Detection of Reactive Oxygen Species
Faint green fluorescent spots as well as a thin but bright green fluorescent layer were observed at the extreme margins of G0 prothallus. In comparison, there was a remarkable increase in the fluorescent intensity of the spots and the marginal layer in G1. In case of G3 however, the entire prothallus was intensely fluorescent (Figure 7).

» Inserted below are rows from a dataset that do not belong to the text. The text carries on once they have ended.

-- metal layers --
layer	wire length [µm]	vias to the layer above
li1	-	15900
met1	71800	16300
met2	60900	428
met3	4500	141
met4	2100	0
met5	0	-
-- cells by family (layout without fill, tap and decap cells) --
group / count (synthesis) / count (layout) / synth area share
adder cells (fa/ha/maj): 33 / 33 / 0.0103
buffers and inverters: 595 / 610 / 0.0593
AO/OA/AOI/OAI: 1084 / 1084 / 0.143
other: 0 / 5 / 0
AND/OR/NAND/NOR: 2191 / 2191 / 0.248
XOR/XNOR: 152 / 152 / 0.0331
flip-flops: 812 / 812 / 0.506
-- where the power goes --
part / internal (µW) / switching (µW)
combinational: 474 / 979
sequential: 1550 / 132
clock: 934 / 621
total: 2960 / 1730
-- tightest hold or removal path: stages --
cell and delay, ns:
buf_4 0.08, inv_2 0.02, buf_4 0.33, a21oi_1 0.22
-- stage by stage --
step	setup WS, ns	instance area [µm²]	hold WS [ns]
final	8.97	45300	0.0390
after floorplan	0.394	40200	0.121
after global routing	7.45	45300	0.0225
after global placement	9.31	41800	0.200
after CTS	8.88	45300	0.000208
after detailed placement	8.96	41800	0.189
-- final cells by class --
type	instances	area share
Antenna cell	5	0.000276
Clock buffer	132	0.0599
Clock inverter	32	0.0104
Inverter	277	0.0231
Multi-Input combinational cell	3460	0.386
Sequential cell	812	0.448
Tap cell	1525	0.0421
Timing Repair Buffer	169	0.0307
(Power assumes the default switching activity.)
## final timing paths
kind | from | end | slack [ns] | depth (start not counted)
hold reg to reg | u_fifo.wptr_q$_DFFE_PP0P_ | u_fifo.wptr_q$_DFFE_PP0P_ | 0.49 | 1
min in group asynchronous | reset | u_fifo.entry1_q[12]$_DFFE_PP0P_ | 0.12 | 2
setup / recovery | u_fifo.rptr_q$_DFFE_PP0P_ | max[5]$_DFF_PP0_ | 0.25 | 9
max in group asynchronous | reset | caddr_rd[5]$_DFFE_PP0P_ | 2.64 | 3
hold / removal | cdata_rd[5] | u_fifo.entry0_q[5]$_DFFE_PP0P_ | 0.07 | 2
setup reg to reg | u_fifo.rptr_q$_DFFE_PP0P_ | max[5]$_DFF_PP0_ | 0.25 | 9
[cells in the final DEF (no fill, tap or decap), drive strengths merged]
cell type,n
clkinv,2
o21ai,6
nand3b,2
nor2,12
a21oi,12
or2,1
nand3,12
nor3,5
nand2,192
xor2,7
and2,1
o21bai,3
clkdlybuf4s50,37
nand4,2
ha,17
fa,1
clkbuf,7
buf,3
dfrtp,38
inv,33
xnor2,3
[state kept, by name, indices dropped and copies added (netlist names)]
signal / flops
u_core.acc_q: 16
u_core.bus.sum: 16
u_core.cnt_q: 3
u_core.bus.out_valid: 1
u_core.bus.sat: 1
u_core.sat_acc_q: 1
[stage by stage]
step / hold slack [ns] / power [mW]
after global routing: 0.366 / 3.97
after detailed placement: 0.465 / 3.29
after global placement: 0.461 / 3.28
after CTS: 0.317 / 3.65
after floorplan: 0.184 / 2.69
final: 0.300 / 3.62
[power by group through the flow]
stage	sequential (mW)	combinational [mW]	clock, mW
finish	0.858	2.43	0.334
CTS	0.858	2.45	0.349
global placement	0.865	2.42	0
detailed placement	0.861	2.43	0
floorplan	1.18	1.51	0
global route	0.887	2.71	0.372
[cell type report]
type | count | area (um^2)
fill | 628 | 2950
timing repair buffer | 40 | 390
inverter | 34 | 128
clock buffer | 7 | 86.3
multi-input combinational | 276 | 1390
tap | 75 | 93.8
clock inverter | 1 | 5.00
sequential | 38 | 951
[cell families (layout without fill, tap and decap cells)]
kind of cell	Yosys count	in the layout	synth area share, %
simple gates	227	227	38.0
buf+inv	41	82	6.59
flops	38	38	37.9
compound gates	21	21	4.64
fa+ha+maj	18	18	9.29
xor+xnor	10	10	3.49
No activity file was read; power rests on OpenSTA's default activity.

Figure 7 Accumulation of ROS in gametophytes in response to different sucrose concentrations. Fluorescence microscopy observations of DCFH-DA stained hand-cut transverse sections of G0, G1 and G3 at 5X magnification. Green fluorescent spots/layers in the sections Ai-v, Bi-v, and Ci-v show the localization of ROS at different regions of the prothallus. A, B, C, Pencil sketch diagrams of gametophytes depict the exact location of fluorescence on prothallial surface, where (A) G0 (B) G1 (C) G3.
Proline
The proline content of G1 and G3 were 2.5 and 4.5 folds higher than that of G0 (Figure 8A).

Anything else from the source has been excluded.